▶ **PROVIDED INFORMATION**
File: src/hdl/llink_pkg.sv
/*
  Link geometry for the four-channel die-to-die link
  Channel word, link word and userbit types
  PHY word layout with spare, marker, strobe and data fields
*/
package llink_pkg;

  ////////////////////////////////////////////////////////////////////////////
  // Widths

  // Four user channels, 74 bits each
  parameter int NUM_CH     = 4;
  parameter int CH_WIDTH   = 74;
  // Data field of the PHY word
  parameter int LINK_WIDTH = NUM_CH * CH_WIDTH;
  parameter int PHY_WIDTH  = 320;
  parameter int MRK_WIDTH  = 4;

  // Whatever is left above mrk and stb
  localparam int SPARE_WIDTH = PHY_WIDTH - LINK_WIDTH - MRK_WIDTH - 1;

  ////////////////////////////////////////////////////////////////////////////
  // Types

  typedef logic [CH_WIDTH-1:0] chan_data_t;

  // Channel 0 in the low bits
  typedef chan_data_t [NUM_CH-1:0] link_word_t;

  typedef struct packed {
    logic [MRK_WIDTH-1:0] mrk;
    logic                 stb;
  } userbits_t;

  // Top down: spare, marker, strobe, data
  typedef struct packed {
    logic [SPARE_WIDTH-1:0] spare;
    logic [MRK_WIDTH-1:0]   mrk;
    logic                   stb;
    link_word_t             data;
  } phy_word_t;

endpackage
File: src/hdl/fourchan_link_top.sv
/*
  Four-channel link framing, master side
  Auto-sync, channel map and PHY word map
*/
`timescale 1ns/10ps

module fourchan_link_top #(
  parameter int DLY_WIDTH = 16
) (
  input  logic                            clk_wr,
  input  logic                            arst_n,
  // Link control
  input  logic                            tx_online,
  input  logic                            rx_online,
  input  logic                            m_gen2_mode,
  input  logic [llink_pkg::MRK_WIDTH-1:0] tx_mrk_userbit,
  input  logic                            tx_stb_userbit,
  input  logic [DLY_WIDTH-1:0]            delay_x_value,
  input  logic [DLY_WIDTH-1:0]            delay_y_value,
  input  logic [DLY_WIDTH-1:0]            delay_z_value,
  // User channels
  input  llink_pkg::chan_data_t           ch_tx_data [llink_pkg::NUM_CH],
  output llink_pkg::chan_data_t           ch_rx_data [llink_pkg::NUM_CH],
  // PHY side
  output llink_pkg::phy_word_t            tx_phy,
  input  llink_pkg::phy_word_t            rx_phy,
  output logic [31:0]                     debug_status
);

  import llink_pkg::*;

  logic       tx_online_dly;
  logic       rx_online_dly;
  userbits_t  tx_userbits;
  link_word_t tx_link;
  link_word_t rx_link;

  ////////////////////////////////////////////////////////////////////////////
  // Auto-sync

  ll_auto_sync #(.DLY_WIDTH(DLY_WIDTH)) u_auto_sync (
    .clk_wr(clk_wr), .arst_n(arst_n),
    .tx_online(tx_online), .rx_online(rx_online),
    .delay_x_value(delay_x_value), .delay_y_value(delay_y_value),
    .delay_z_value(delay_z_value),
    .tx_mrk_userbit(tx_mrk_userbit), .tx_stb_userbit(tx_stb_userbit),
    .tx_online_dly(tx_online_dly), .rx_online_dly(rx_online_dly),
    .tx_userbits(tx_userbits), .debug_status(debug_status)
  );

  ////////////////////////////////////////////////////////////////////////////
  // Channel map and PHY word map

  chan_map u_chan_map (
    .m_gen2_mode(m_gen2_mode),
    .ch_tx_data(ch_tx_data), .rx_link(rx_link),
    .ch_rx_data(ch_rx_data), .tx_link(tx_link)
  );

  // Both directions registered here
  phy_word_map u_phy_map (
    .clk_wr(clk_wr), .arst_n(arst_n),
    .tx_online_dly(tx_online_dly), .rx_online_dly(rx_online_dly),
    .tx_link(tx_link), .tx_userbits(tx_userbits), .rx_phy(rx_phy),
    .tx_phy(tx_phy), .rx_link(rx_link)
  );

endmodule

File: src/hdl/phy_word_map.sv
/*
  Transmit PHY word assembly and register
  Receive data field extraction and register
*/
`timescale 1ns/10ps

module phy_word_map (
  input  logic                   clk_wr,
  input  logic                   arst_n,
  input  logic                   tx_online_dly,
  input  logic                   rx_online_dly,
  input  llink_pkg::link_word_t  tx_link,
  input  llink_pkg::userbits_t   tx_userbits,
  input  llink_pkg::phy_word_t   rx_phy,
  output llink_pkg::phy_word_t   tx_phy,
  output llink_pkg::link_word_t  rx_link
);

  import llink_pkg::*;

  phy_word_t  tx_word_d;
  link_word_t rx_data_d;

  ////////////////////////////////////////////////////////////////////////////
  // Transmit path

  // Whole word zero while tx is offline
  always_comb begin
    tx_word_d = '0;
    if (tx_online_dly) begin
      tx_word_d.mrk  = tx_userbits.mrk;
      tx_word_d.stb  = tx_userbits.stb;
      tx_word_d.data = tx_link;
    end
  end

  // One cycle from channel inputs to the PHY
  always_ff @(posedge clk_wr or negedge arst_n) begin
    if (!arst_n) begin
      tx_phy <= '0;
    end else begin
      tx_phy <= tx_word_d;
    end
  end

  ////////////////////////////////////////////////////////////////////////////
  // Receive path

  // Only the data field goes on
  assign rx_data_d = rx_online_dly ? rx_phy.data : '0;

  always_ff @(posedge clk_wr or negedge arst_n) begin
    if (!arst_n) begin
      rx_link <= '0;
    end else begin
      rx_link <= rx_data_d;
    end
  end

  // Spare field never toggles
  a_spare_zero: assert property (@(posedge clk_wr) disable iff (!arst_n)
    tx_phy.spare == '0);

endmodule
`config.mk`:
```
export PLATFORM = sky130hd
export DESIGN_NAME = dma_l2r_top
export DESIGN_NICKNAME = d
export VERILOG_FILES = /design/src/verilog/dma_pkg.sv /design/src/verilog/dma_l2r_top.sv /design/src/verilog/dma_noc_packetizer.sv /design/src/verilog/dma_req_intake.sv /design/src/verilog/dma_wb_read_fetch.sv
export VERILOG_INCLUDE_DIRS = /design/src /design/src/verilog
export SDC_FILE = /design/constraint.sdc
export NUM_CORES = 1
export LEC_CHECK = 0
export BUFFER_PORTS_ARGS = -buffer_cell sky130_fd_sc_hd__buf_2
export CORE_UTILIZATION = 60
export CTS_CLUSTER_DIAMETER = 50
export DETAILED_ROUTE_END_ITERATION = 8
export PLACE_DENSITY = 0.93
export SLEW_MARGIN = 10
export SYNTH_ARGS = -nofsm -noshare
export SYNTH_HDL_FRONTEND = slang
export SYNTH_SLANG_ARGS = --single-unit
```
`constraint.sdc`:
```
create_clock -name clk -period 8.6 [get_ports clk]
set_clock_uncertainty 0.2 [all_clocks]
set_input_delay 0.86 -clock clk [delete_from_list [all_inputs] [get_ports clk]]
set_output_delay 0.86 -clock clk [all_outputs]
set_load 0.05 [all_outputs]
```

▶ **EXERCISE BRIEF**
Using the records above, report how many lines include "marker", with no words around the number.

▶ **EXERCISE ANSWER**
2